Common Nonlinear Regression Models - Intrinsically Linear Regression Models
- Polynomial Regression
- A common "nonlinear" model is polynomial regression. We put the term nonlinear in quotes here because the nature of this model is actually linear. For example, suppose we measure in a learning experiment subjects' physiological arousal and their performance on a complex tracking task. Based on the well-known Yerkes-Dodson law we could expect a curvilinear relationship between arousal and performance; this expectation can be expressed in the regression equation:
Performance = a + b1*Arousal + b2*Arousal2
In this equation, a represents the intercept, and b1 and b2 are regression coefficients. The non-linearity of this model is expressed in the term Arousal2. However, the nature of the model is still linear, except that when estimating it, we would square the measure of arousal. The Multiple Regression fixed nonlinear option could also be used to estimate the regression coefficients for this model. These types of models, where we include some transformation of the independent variables in a linear equation, are also referred to as models that are nonlinear in the variables.

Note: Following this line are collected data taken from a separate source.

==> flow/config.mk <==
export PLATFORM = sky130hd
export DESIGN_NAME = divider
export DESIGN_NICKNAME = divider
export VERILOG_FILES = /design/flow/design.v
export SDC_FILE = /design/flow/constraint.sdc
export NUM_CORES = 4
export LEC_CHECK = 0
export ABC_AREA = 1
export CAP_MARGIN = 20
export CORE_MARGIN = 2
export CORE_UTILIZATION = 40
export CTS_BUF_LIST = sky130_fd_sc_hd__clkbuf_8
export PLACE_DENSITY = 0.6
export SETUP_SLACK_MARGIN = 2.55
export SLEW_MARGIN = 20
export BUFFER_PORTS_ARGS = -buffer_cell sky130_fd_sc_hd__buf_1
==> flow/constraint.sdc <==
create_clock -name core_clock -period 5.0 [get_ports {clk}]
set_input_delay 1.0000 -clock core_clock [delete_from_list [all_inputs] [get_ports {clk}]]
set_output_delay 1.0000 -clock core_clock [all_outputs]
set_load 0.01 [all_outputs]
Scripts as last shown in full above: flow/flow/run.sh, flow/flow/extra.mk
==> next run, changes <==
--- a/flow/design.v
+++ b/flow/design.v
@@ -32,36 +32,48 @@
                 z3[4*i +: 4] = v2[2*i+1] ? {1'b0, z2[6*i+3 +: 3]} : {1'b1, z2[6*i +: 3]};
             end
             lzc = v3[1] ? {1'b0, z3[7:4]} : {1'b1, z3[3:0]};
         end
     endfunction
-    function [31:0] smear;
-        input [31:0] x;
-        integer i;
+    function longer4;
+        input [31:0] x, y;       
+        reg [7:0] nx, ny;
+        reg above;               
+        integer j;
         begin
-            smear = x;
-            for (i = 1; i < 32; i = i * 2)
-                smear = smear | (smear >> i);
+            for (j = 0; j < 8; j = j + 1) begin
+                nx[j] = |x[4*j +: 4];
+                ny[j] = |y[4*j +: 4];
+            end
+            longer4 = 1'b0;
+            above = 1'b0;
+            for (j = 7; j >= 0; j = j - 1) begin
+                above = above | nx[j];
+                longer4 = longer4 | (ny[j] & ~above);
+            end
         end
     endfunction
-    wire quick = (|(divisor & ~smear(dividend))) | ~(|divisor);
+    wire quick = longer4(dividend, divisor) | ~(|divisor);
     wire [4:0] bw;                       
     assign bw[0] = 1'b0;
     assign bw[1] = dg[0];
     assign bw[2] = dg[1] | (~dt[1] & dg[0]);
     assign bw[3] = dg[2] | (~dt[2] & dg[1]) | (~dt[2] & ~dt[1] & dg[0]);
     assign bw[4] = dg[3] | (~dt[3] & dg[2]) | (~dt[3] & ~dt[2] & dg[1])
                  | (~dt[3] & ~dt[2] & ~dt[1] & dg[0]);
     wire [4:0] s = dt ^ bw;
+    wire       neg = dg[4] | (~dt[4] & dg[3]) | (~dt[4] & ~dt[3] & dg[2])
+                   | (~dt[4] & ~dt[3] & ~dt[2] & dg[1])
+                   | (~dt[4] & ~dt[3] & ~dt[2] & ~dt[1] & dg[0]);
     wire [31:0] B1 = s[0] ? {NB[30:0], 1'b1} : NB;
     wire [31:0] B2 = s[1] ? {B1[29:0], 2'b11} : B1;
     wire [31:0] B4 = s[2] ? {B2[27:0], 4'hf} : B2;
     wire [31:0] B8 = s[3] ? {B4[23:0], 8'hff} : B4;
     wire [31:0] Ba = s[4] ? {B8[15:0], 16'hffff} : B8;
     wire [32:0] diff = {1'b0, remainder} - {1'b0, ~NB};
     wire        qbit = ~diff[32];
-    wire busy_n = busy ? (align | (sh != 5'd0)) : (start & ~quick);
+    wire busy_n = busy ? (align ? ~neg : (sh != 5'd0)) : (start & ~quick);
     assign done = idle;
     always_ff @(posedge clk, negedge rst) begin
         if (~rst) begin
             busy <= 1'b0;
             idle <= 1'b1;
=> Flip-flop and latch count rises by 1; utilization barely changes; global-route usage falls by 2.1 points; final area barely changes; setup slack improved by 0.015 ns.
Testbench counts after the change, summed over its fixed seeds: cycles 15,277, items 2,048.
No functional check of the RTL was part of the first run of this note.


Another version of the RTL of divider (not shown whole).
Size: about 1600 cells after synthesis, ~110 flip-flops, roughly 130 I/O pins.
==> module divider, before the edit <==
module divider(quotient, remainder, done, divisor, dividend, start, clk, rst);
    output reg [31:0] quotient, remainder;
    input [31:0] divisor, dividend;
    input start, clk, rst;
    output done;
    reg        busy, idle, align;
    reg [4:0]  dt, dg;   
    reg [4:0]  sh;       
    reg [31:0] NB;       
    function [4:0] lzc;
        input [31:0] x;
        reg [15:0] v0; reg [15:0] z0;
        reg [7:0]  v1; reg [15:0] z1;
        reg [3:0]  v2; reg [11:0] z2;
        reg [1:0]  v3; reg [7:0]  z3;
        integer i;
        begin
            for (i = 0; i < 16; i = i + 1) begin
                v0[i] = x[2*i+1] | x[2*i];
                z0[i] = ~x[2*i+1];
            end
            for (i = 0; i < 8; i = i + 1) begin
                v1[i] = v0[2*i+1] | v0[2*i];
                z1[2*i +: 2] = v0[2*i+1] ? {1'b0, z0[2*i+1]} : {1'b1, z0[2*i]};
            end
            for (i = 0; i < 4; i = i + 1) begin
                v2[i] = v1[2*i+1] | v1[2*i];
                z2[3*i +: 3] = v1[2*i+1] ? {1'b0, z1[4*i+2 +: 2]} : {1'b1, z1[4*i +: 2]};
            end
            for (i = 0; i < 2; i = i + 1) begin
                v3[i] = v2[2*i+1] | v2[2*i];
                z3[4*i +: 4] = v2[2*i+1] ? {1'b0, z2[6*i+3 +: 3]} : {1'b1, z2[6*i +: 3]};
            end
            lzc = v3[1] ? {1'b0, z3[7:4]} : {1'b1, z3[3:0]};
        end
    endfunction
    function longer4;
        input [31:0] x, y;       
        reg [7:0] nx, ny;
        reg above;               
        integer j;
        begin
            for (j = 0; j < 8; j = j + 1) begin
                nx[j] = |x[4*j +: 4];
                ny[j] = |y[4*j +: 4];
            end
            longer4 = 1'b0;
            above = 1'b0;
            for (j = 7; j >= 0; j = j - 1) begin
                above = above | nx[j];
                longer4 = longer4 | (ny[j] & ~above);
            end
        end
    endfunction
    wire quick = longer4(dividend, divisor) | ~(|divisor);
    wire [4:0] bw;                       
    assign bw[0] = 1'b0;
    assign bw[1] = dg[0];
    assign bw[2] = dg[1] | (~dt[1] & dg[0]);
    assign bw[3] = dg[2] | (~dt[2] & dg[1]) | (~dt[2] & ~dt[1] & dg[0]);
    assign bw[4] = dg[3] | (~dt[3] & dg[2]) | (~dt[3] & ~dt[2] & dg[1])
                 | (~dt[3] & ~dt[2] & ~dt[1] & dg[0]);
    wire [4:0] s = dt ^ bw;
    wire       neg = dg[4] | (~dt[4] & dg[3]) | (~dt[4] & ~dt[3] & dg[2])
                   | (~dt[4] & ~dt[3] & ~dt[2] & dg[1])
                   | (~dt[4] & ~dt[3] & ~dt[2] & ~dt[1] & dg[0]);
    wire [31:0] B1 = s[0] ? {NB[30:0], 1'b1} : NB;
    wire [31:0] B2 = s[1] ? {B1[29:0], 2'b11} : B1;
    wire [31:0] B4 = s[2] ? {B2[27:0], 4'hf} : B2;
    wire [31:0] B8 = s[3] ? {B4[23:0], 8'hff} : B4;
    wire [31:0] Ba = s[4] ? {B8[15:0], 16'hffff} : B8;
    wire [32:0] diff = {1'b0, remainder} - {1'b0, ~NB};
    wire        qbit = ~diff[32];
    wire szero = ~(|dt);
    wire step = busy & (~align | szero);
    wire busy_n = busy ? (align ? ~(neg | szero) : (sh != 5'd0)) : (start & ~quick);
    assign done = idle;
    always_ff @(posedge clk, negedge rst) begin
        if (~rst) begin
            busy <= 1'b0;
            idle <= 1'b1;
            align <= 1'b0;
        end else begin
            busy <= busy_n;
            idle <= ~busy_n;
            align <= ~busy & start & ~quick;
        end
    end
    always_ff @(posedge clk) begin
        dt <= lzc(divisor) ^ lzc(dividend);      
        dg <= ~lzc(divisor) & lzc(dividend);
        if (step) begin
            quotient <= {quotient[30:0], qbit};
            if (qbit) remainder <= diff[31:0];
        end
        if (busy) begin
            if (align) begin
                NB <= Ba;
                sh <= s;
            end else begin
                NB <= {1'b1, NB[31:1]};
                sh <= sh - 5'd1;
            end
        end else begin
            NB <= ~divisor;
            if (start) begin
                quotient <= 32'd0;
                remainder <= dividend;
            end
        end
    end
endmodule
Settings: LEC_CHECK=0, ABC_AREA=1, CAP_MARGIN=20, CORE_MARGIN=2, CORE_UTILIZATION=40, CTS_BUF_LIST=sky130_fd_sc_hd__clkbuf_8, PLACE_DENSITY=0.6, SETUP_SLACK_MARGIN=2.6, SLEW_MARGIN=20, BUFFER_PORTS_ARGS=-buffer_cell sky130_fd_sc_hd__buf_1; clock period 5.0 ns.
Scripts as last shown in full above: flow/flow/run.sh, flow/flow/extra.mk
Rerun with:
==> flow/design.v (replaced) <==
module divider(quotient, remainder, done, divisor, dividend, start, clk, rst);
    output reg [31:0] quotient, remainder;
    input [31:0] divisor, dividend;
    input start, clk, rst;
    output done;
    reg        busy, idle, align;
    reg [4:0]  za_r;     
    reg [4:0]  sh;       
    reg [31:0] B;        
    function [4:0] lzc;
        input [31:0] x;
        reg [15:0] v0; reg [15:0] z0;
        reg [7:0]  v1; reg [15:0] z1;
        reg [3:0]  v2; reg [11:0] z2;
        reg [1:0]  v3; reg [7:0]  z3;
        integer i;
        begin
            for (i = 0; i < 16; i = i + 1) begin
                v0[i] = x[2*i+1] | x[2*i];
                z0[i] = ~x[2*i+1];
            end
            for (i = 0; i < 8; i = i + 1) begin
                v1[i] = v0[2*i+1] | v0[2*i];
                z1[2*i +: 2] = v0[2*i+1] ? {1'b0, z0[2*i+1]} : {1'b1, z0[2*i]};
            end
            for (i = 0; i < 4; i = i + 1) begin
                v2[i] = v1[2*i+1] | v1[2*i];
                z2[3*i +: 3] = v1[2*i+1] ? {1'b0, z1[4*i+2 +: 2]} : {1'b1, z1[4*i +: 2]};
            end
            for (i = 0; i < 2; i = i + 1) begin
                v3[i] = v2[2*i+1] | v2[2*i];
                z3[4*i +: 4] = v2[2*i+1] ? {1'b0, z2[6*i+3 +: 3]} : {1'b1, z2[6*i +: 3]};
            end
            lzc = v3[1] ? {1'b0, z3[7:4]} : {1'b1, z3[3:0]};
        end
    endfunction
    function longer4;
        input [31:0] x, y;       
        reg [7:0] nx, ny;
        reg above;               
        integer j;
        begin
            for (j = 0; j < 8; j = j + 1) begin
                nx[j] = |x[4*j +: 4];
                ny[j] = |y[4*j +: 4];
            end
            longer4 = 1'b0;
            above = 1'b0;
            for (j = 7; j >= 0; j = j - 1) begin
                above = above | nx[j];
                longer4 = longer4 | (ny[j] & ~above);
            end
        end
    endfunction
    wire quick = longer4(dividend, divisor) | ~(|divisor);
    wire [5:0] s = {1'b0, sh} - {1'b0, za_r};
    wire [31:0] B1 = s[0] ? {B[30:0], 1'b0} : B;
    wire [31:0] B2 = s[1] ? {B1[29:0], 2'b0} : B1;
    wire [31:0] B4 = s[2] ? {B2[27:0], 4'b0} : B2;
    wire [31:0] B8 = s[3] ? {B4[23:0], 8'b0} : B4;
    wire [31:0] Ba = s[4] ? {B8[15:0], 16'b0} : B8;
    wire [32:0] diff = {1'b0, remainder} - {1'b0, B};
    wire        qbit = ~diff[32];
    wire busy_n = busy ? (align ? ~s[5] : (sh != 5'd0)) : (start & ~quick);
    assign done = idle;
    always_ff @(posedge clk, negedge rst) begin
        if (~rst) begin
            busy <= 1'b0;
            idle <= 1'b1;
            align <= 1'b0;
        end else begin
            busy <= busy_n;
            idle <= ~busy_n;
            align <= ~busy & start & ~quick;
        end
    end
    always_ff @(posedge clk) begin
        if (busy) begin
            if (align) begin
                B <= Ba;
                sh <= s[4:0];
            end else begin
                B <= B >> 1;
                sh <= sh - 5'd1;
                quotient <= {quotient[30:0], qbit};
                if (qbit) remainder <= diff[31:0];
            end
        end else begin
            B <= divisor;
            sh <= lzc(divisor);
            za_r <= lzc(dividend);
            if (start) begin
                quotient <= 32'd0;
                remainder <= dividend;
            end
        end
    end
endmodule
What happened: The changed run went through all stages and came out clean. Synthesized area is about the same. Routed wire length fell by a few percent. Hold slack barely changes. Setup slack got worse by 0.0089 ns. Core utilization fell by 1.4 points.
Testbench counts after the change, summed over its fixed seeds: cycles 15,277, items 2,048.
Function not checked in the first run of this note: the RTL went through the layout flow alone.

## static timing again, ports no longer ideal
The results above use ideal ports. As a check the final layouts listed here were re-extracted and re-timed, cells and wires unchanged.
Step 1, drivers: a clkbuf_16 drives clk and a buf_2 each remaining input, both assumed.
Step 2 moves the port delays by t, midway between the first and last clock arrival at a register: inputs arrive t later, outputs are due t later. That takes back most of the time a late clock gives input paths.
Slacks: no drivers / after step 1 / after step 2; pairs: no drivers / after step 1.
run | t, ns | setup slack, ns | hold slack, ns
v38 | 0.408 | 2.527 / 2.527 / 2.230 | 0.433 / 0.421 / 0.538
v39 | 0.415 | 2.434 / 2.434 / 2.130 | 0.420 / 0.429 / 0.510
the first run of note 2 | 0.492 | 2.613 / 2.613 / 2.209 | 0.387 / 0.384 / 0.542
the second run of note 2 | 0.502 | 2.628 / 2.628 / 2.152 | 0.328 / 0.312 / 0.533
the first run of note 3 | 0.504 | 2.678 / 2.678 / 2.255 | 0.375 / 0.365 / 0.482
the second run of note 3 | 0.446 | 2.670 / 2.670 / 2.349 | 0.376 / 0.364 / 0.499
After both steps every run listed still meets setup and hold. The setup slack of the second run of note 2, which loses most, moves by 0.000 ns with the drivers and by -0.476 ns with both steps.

- Models that are nonlinear in the parameters
- To contrast the example above, consider the relationship between a human's age from birth (the x variable) and his or her growth rate (the y variable). Clearly, the relationship between these two variables in the first year of a person's life (when most growth occurs) is very different than during adulthood (when almost no growth occurs). Thus, the relationship could probably best be expressed in terms of some negative exponential function:
Growth = exp(-b1*Age)
If you plotted this relationship for a particular estimate of the regression coefficient you would obtain a curve that looks something like this.
- Making nonlinear models linear
- In general, whenever a regression model can be "made" into a linear model, this is the preferred route to pursue (for estimating the respective model). The linear multiple regression model (see Multiple Regression) is very well understood mathematically, and, from a pragmatic standpoint, is most easily interpreted. Therefore, returning to the simple exponential regression model of Growth as a function of Age shown above, we could convert this nonlinear regression equation into a linear one by simply taking the logarithm of both sides of the equations, so that:
log(Growth) = -b1*Age
If we now substitute log(Growth) with y, we have the standard linear regression model as shown earlier (without the intercept which was ignored here to simplify matters). Thus, we could log-transform the Growth rate data (e.g., using the spreadsheet formula transformations) and then use Multiple Regression to estimate the relationship between Age and Growth, that is, compute the regression coefficient b1.
Model adequacy. Of course, by using the "wrong" transformation, one could end up with an inadequate model. Therefore, after "linearizing" a model such as the one shown above, it is particularly important to use the extensive residual statistics in Multiple Regression.